DATA SUPPLIED:
Source: an optimization exercise on an open RTL-to-GDS flow (aim: small area). Production flows keep margins and buffers that such runs may drop.
In this exercise RTL edits were held to simulation tests only and were not proved equivalent to the original.
Power figures rest on the tool's default switching activity, not on a simulated workload.

==> flow/design.v <==
module pianotiles(
		CLOCK_50,
		reset,
		KEY,
		plot,
		vga_x,
		vga_y,
		vga_colour,
		HEX0,
		HEX1,
		LEDR
		);
	input 			CLOCK_50;
	input			reset;
	input 	[3:0] KEY;
	output			plot;
	output	[8:0]	vga_x;
	output	[7:0]	vga_y;
	output	[2:0]	vga_colour;
	output [6:0] HEX0;
	output [6:0] HEX1;
	output [17:0] LEDR;
	reg [1:0] game_state;
	assign LEDR[1:0] = game_state;
	assign LEDR[3:2] = 2'b00;
	assign LEDR[5:4] = game_state;
	assign LEDR[13:6] = 8'd0;
	assign LEDR[17:14] = KEY;
	assign plot = (game_state == 2'd1);
	function [3:0] step16;
		input [3:0] s;
		step16 = {s[2:0], s[3] ^ s[2] ^ (s[2:0] == 3'b000)};
	endfunction
	reg [3:0] rate;
	wire tick = (rate == 4'd13);	 
	always @(posedge CLOCK_50)
		if (reset) rate <= 4'd0;
		else rate <= step16(rate);
	reg [8:0] n0;
	reg [5:0] n1;
	always @(posedge CLOCK_50)
		if (reset) begin
			n0 <= 9'h100;
			n1 <= 6'h20;
		end else begin
			n0 <= {n0[7:0], n0[3] ^ n0[8]};
			n1 <= {n1[4:0], n1[5] ^ n1[0]};
		end
	wire [1:0] rnd = {n0[0], n1[0]};
	reg [5:0] f;
	reg [2:0] T;
	reg [1:0] q0, q1, q2, q3, q4, q5;
	reg z4, z5;
	reg [1:0] pj;
	reg [5:0] pc;
	reg P, R240;
	reg [1:0] jc;
	reg [5:0] oc;
	reg [1:0] ac;
	reg [7:0] score;	 
	wire new_tile = (f == 6'd51);
	wire [5:0] nf = new_tile ? 6'd1 : f + 6'd1;
	wire [2:0] nT = (new_tile && T != 3'd6) ? T + 3'd1 : T;
	wire [1:0] nq0 = new_tile ? rnd : q0;
	wire [1:0] nq1 = new_tile ? q0 : q1;
	wire [1:0] nq2 = new_tile ? q1 : q2;
	wire [1:0] nq3 = new_tile ? q2 : q3;
	wire [1:0] nq4 = new_tile ? q3 : q4;
	wire [1:0] nq5 = new_tile ? q4 : q5;
	wire nz4 = new_tile ? 1'b0 : z4;
	wire nz5 = new_tile ? z4 : z5;
	wire [1:0] npj = (new_tile && pj != 2'd3) ? pj + 2'd1 : pj;
	wire t4 = (nf >= 6'd35);
	wire [1:0] c239 = t4 ? nq4 : nq5;
	wire [5:0] o239 = t4 ? 6'd21 - nf : 6'd34 - nf;  
	wire [2:0] i239 = t4 ? 3'd4 : 3'd5;
	wire lit239 = (i239 < nT) && !(i239 + 3'd1 == nT && o239 == 6'd50) &&
		!(t4 ? nz4 : nz5) && !(npj == (t4 ? 2'd1 : 2'd2) && o239 >= pc);
	wire g = (nf >= 6'd36);
	wire [5:0] oq = g ? 6'd22 - nf : 6'd35 - nf;  
	wire al = (jc != 2'd3);
	wire [1:0] njc = (new_tile && al) ? jc + 2'd1 : jc;
	wire over = al && (oc == oq);
	wire hit = al && !over && (KEY == ~(4'b1000 >> ac));
	wire mj = (njc == 2'd0) ? (nq3 == ac) : (njc == 2'd1) ? (nq4 == ac) : (nq5 == ac);
	wire cz4 = nz4 || (hit && nq4 == ac && njc == 2'd0);
	wire cz5 = nz5 || (hit && nq5 == ac && njc == 2'd1);
	wire start = tick && (game_state != 2'd1) && (KEY != 4'hf);
	wire step = tick && (game_state == 2'd1);
	always @(posedge CLOCK_50) begin
		if (reset) begin
			game_state <= 2'd0;
			T <= 3'd0;
			score <= 8'd0;
			f <= 6'd1;
			pj <= 2'd3;
			z4 <= 1'b0;
			z5 <= 1'b0;
		end else if (start) begin
			game_state <= 2'd1;
			f <= 6'd1;
			T <= 3'd1;
			q0 <= rnd;
			jc <= 2'd3;
			score <= 8'd0;
		end else if (step) begin
			f <= nf;
			T <= nT;
			q0 <= nq0; q1 <= nq1; q2 <= nq2; q3 <= nq3; q4 <= nq4; q5 <= nq5;
			z4 <= cz4; z5 <= cz5;
			if (hit && mj) begin
				pj <= njc;
				pc <= oc;
			end else
				pj <= npj;
			R240 <= P;
			P <= lit239 && !(hit && c239 == ac);
			jc <= njc;
			if (!al) begin
				if (lit239) begin
					jc <= g ? 2'd0 : 2'd1;
					oc <= oq;
					ac <= c239;
				end
			end else if (over)
				game_state <= 2'd2;
			else if (hit) begin
				score <= {(score[3:0] == 4'd8) ? step16(score[7:4]) : score[7:4],
					step16(score[3:0])};
				if (lit239 && c239 != ac) begin
					jc <= g ? 2'd0 : 2'd1;
					oc <= oq;
					ac <= c239;
				end else
					jc <= 2'd3;
			end
		end
	end
	reg [8:0] x;
	reg [7:0] y;
	reg [2:0] colour;
	wire xwrap = (x == 9'd320);
	wire [8:0] nx = xwrap ? 9'd0 : x + 9'd1;
	wire [7:0] ny = xwrap ? ((y == 8'd240) ? 8'd0 : y + 8'd1) : y;
	wire [1:0] cx = (nx < 9'd80) ? 2'd0 : (nx < 9'd160) ? 2'd1 :
		(nx < 9'd240) ? 2'd2 : (nx < 9'd320) ? 2'd3 : 2'd0;
	wire [8:0] dd = {1'b0, ny} - {3'b0, f};
	wire [2:0] di = (dd[8] || dd == 9'd0) ? 3'd0 : (dd <= 9'd51) ? 3'd1 :
		(dd <= 9'd102) ? 3'd2 : (dd <= 9'd153) ? 3'd3 : (dd <= 9'd204) ? 3'd4 : 3'd5;
	wire [5:0] oo = dd[5:0] + ((di == 3'd0) ? 6'd50 : (di == 3'd1) ? 6'd63 :
		(di == 3'd2) ? 6'd12 : (di == 3'd3) ? 6'd25 : (di == 3'd4) ? 6'd38 : 6'd51);
	wire zz = (di == 3'd4) ? z4 : (di == 3'd5) ? z5 : 1'b0;
	wire cut = zz || ((di == {1'b0, pj} + 3'd3) && oo >= pc);
	wire [1:0] rc = (di == 3'd0) ? q0 : (di == 3'd1) ? q1 : (di == 3'd2) ? q2 :
		(di == 3'd3) ? q3 : (di == 3'd4) ? q4 : q5;
	wire lit = (ny != 8'd0) && (di < T) && !(di + 3'd1 == T && oo == 6'd50) &&
		((ny == 8'd240) ? R240 : !cut);
	always @(posedge CLOCK_50)
		if (reset) begin
			x <= 9'd0;
			y <= 8'd0;
			colour <= 3'b111;
		end else begin
			x <= nx;
			y <= ny;
			colour <= (lit && rc == cx) ? {1'b0, cx} + 3'd1 : 3'b111;
		end
	assign vga_x = x;
	assign vga_y = y;
	assign vga_colour = colour;
	localparam [111:0] SEG = {
		7'b100_0110, 7'b010_0001, 7'b111_1000, 7'b000_0110,
		7'b000_1000, 7'b000_0000, 7'b001_1001, 7'b000_1110,
		7'b000_0011, 7'b000_0010, 7'b001_1000, 7'b011_0000,
		7'b001_0010, 7'b010_0100, 7'b111_1001, 7'b100_0000};
	assign HEX0 = SEG[score[3:0] * 7 +: 7];
	assign HEX1 = SEG[score[7:4] * 7 +: 7];
endmodule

EXERCISE GOAL:
The required answer is the run of lines above, starting at the line with "reg [5:0] pc;" and ending at the line with "wire t4 = (nf >= 6'd35);", reproduced exactly with both ends.

RESPONSE TO THE TASK:
	reg [5:0] pc;
	reg P, R240;
	reg [1:0] jc;
	reg [5:0] oc;
	reg [1:0] ac;
	reg [7:0] score;	 
	wire new_tile = (f == 6'd51);
	wire [5:0] nf = new_tile ? 6'd1 : f + 6'd1;
	wire [2:0] nT = (new_tile && T != 3'd6) ? T + 3'd1 : T;
	wire [1:0] nq0 = new_tile ? rnd : q0;
	wire [1:0] nq1 = new_tile ? q0 : q1;
	wire [1:0] nq2 = new_tile ? q1 : q2;
	wire [1:0] nq3 = new_tile ? q2 : q3;
	wire [1:0] nq4 = new_tile ? q3 : q4;
	wire [1:0] nq5 = new_tile ? q4 : q5;
	wire nz4 = new_tile ? 1'b0 : z4;
	wire nz5 = new_tile ? z4 : z5;
	wire [1:0] npj = (new_tile && pj != 2'd3) ? pj + 2'd1 : pj;
	wire t4 = (nf >= 6'd35);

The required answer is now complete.